**About this exercise**
Wherever the word "Stage" appears in a line of the data, that line should be copied.

**Data for this exercise**
++++++++

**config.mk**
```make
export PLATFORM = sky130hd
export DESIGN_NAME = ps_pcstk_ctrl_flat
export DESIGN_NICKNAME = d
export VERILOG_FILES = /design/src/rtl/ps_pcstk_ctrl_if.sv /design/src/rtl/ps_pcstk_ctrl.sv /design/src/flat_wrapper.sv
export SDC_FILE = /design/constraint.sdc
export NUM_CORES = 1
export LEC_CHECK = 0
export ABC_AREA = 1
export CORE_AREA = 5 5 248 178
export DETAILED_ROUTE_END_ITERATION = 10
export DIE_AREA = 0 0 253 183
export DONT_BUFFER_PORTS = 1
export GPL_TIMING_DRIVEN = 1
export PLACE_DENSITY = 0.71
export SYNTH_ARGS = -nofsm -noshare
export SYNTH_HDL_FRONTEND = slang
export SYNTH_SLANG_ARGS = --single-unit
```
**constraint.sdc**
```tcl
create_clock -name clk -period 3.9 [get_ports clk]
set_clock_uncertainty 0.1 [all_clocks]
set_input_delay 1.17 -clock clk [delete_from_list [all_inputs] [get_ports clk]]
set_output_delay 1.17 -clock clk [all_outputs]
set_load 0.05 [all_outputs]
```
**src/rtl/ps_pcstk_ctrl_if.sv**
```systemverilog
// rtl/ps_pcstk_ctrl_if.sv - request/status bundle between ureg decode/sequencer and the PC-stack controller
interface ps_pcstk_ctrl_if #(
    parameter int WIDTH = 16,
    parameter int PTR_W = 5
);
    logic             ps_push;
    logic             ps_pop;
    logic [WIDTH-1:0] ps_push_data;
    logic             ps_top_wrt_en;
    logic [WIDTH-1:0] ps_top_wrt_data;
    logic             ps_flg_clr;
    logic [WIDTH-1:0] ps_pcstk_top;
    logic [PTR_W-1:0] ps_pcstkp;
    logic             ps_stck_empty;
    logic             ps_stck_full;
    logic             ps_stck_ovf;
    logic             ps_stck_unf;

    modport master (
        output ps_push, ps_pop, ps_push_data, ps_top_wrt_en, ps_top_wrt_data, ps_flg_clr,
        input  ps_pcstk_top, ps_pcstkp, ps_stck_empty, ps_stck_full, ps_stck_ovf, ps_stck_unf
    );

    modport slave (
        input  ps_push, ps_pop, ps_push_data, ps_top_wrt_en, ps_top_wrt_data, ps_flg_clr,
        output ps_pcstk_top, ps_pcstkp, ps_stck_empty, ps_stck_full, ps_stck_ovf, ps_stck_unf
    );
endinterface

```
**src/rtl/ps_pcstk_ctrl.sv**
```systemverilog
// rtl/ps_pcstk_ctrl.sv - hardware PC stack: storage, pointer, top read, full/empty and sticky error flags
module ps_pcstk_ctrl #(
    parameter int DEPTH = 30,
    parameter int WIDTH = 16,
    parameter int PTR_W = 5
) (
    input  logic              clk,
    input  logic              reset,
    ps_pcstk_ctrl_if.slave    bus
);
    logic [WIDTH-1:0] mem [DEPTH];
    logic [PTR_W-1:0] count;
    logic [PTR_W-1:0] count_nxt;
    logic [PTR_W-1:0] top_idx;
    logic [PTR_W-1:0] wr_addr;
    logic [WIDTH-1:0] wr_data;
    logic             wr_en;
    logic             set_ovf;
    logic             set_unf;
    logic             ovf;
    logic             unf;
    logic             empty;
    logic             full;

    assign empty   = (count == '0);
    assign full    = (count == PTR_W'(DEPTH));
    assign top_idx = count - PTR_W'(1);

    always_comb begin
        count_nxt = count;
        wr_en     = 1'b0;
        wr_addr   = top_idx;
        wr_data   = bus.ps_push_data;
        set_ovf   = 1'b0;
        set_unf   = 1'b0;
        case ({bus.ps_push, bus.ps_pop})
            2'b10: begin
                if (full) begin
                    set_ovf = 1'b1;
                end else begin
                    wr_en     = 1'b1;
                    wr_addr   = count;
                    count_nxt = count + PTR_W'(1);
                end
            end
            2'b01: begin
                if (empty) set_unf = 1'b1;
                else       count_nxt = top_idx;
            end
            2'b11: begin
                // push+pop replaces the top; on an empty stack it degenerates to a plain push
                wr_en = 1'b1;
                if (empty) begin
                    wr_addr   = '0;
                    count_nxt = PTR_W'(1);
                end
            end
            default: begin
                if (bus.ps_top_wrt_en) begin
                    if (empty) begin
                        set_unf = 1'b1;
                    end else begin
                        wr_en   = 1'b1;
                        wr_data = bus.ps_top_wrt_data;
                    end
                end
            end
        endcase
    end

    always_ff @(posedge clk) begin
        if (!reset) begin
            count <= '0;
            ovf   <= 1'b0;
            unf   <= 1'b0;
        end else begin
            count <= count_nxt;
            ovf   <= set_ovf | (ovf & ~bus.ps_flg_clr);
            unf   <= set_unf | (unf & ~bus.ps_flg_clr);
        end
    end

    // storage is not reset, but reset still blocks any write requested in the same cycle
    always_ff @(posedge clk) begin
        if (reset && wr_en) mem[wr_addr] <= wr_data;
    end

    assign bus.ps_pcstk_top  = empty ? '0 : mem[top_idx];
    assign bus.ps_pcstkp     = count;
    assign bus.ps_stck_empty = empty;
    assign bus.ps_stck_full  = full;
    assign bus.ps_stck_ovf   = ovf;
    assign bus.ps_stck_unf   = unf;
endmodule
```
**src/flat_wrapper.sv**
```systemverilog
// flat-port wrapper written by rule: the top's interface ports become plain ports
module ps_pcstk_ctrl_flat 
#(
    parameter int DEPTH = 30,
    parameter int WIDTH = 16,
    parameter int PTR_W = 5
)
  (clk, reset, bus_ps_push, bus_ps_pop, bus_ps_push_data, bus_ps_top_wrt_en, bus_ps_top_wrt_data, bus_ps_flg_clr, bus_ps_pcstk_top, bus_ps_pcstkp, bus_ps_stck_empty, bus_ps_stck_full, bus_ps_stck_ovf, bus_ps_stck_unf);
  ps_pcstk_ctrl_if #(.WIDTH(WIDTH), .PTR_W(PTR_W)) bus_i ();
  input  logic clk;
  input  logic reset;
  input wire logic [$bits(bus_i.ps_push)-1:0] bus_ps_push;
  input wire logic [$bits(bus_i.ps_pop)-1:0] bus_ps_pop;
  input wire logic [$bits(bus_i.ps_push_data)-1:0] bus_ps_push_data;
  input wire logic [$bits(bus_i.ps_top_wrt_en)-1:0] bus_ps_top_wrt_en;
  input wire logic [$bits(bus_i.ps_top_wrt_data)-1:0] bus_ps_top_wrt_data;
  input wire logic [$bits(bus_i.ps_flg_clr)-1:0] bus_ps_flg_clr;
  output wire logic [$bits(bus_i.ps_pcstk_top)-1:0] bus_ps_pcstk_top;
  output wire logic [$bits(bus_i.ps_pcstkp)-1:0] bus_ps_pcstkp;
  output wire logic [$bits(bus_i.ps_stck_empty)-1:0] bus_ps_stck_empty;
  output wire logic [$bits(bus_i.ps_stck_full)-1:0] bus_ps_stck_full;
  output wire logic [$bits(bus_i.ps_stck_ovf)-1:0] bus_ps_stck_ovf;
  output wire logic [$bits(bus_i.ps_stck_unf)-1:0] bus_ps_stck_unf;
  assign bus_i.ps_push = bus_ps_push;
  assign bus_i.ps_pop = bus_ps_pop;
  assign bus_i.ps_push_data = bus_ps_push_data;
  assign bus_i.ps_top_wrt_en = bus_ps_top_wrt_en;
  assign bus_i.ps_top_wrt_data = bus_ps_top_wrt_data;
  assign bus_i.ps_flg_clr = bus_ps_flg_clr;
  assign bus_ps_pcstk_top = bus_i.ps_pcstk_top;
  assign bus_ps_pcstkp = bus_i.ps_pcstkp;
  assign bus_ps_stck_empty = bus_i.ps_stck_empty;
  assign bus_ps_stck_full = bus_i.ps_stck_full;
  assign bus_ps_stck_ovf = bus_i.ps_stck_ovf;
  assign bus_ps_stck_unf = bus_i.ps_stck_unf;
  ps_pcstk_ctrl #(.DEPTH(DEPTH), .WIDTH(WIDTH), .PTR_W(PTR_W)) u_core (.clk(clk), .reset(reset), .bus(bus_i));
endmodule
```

++++++++

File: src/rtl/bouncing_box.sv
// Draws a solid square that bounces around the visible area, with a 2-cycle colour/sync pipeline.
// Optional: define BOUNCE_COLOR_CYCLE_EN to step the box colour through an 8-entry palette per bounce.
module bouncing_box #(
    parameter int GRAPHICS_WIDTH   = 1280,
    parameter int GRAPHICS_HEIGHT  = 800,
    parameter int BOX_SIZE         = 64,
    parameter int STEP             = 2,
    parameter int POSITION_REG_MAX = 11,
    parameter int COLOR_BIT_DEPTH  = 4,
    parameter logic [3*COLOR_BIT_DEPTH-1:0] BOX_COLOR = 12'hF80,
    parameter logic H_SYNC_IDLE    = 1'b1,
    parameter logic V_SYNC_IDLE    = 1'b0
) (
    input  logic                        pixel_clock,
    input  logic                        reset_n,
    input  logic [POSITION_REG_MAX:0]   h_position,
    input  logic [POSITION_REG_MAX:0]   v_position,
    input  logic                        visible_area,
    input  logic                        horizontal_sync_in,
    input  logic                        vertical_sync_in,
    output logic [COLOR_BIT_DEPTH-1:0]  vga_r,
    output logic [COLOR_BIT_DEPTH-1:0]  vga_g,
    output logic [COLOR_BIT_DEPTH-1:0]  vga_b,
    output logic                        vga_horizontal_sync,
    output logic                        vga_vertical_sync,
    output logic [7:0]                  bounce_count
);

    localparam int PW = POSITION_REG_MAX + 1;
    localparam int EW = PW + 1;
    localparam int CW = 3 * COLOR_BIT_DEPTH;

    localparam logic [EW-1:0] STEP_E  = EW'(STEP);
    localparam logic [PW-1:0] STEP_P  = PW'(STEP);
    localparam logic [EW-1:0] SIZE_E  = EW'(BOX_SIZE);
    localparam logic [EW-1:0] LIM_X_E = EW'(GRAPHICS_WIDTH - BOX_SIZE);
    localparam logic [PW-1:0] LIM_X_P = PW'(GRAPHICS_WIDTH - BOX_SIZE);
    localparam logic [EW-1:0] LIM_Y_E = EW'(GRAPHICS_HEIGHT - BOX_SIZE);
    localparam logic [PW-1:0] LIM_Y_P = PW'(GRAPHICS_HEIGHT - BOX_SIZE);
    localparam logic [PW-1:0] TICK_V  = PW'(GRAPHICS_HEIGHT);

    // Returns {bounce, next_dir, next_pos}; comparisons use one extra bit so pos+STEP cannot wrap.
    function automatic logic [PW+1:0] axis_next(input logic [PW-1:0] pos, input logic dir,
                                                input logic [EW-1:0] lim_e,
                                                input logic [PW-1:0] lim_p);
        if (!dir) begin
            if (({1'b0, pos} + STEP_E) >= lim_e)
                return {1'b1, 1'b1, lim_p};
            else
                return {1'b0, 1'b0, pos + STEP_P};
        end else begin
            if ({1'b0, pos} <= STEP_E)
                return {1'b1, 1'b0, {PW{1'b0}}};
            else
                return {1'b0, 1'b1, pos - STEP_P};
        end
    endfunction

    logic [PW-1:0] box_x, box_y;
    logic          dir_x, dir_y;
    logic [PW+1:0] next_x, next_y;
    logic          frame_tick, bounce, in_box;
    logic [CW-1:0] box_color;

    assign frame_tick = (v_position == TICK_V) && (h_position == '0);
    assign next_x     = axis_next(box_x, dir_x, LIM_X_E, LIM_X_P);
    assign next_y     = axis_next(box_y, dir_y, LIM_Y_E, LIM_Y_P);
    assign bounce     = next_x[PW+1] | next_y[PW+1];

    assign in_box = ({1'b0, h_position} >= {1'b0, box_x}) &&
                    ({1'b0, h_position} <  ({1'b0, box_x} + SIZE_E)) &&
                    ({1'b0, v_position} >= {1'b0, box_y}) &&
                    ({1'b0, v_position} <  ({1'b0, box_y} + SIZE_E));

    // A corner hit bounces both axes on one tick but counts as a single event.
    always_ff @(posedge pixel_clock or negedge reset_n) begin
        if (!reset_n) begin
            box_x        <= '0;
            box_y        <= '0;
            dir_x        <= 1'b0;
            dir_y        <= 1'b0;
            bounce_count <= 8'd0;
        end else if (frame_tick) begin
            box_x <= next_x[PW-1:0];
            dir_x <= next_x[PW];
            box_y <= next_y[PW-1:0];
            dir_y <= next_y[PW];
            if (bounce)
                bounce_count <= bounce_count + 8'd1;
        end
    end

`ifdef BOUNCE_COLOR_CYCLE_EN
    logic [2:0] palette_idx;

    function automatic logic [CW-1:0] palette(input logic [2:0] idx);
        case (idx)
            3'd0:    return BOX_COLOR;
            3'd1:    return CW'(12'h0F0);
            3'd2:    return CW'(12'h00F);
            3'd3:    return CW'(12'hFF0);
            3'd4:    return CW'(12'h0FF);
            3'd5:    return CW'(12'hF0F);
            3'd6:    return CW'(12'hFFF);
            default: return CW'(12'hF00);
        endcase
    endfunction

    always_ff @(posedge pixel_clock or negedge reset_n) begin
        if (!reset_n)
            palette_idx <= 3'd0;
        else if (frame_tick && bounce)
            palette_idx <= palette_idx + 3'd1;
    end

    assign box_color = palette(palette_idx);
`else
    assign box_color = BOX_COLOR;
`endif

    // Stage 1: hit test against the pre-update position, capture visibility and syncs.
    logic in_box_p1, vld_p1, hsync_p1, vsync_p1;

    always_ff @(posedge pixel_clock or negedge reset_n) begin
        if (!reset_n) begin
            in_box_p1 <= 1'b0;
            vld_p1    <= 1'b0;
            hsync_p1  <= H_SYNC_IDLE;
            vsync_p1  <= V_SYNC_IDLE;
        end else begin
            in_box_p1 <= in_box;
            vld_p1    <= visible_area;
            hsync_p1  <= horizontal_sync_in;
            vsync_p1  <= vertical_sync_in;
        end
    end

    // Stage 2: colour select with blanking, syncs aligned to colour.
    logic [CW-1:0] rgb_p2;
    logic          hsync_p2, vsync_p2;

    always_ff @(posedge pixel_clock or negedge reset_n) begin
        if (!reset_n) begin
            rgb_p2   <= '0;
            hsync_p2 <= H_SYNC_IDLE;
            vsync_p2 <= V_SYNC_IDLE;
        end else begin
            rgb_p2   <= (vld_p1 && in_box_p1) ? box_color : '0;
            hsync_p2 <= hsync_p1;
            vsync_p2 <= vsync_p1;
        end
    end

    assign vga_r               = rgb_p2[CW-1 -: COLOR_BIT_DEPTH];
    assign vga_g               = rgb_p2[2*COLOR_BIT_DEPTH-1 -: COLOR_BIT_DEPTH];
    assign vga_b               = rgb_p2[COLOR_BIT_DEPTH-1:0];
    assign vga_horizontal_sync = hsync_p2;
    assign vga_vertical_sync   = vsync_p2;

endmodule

++++++++

**Written response**
    // Stage 1: hit test against the pre-update position, capture visibility and syncs.
    // Stage 2: colour select with blanking, syncs aligned to colour.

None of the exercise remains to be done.